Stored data
○ ○ ○

[config.mk]
export PLATFORM = sky130hd
export DESIGN_NAME = bus_tx8
export DESIGN_NICKNAME = d
export VERILOG_FILES = /design/src/rtl/bus_tx8.sv
export SDC_FILE = /design/constraint.sdc
export NUM_CORES = 1
export LEC_CHECK = 0
export ABC_AREA = 1
export CAP_MARGIN = 25
export CELL_PAD_IN_SITES_DETAIL_PLACEMENT = 0
export CELL_PAD_IN_SITES_GLOBAL_PLACEMENT = 1
export CORE_UTILIZATION = 40
export DETAILED_ROUTE_END_ITERATION = 10
export PLACE_DENSITY = 0.85
export REMOVE_ABC_BUFFERS = 1
export SLEW_MARGIN = 20
export SYNTH_ARGS = -nofsm -noshare
export SYNTH_HDL_FRONTEND = slang
export SYNTH_SLANG_ARGS = --single-unit
export TNS_END_PERCENT = 1
[constraint.sdc]
create_clock -name clk -period 4.85 [get_ports clk]
set_clock_uncertainty 0.15 [all_clocks]
set_input_delay 0.485 -clock clk [delete_from_list [all_inputs] [get_ports clk]]
set_output_delay 0.485 -clock clk [all_outputs]
set_load 0.005 [all_outputs]
[src/rtl/bus_tx8.sv]
// Single-slot byte transmitter for the shared 8-bit tristate bus: handshake in, request/grant, timed drive, turnaround.
// Optional even-parity output is enabled by defining BUS_TX8_PARITY_EN.
module bus_tx8 #(
    parameter int HOLD_CYCLES = 2,
    parameter int TIMEOUT     = 15
) (
    input  logic       clk,
    input  logic       rst_n,
    input  logic       in_valid,
    input  logic [7:0] in_data,
    output logic       in_ready,
    output logic       bus_req,
    input  logic       bus_gnt,
    output logic       en,
    output logic [7:0] q,
    output logic       par,
    output logic       strobe,
    output logic       err
);

    localparam logic [7:0] HOLD_C    = 8'(HOLD_CYCLES);
    localparam logic [7:0] TIMEOUT_C = 8'(TIMEOUT);

    typedef enum logic [1:0] {
        S_IDLE  = 2'd0,
        S_REQ   = 2'd1,
        S_DRIVE = 2'd2,
        S_TURN  = 2'd3
    } state_t;

    state_t     state_q, state_d;
    logic [7:0] wait_q, wait_d;
    logic [7:0] hold_q, hold_d;
    logic [7:0] q_q, q_d;
    logic       en_q, en_d;
    logic       req_q, req_d;
    logic       strobe_q, strobe_d;
    logic       err_q, err_d;

    // State, counters and registered outputs
    always_ff @(posedge clk) begin
        if (!rst_n) begin
            state_q  <= S_IDLE;
            wait_q   <= 8'd0;
            hold_q   <= 8'd0;
            q_q      <= 8'd0;
            en_q     <= 1'b1;
            req_q    <= 1'b0;
            strobe_q <= 1'b0;
            err_q    <= 1'b0;
        end else begin
            state_q  <= state_d;
            wait_q   <= wait_d;
            hold_q   <= hold_d;
            q_q      <= q_d;
            en_q     <= en_d;
            req_q    <= req_d;
            strobe_q <= strobe_d;
            err_q    <= err_d;
        end
    end

    // Next-state and datapath; the hold counter enters DRIVE at 1 so it counts 1..HOLD_CYCLES
    always_comb begin
        state_d = state_q;
        wait_d  = wait_q;
        hold_d  = hold_q;
        q_d     = q_q;
        case (state_q)
            S_IDLE: begin
                if (in_valid) begin
                    state_d = S_REQ;
                    wait_d  = 8'd0;
                    q_d     = in_data;
                end else begin
                    state_d = S_IDLE;
                end
            end
            S_REQ: begin
                wait_d = 8'(wait_q + 8'd1);
                if (bus_gnt) begin
                    state_d = S_DRIVE;
                    hold_d  = 8'd1;
                end else if (wait_d == TIMEOUT_C) begin
                    state_d = S_IDLE;
                end else begin
                    state_d = S_REQ;
                end
            end
            S_DRIVE: begin
                if (!bus_gnt) begin
                    state_d = S_TURN;
                end else if (hold_q == HOLD_C) begin
                    state_d = S_TURN;
                end else begin
                    hold_d = 8'(hold_q + 8'd1);
                end
            end
            S_TURN: begin
                state_d = S_IDLE;
            end
            default: begin
                state_d = S_IDLE;
            end
        endcase
    end

    // Output next values, derived from the upcoming state so every output is a flop
    always_comb begin
        en_d     = (state_d != S_DRIVE);
        req_d    = (state_d == S_REQ) || (state_d == S_DRIVE);
        strobe_d = 1'b0;
        err_d    = 1'b0;
        if ((state_d == S_DRIVE) && (hold_d == HOLD_C)) begin
            strobe_d = 1'b1;
        end else begin
            strobe_d = 1'b0;
        end
        if ((state_q == S_REQ) && (state_d == S_IDLE)) begin
            err_d = 1'b1;
        end else if ((state_q == S_DRIVE) && !bus_gnt) begin
            err_d = 1'b1;
        end else begin
            err_d = 1'b0;
        end
    end

    assign in_ready = (state_q == S_IDLE);
    assign bus_req  = req_q;
    assign en       = en_q;
    assign q        = q_q;
    assign strobe   = strobe_q;
    assign err      = err_q;

`ifdef BUS_TX8_PARITY_EN
    function automatic logic even_parity(input logic [7:0] d);
        return ^d;
    endfunction

    logic par_q, par_d;

    // Parity only reloads on an accept, so it is stable for the whole drive window
    always_comb begin
        if ((state_q == S_IDLE) && in_valid) begin
            par_d = even_parity(in_data);
        end else begin
            par_d = par_q;
        end
    end

    // Parity register
    always_ff @(posedge clk) begin
        if (!rst_n) begin
            par_q <= 1'b0;
        end else begin
            par_q <= par_d;
        end
    end

    assign par = par_q;
`else
    assign par = 1'b0;
`endif

endmodule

○ ○ ○

## REQUIREMENT
From the first line of the records above down to the line containing "export CORE_UTILIZATION = 40", repeat each line exactly as written. Include both of those lines and add nothing.

## ANSWER BOX
[config.mk]
export PLATFORM = sky130hd
export DESIGN_NAME = bus_tx8
export DESIGN_NICKNAME = d
export VERILOG_FILES = /design/src/rtl/bus_tx8.sv
export SDC_FILE = /design/constraint.sdc
export NUM_CORES = 1
export LEC_CHECK = 0
export ABC_AREA = 1
export CAP_MARGIN = 25
export CELL_PAD_IN_SITES_DETAIL_PLACEMENT = 0
export CELL_PAD_IN_SITES_GLOBAL_PLACEMENT = 1
export CORE_UTILIZATION = 40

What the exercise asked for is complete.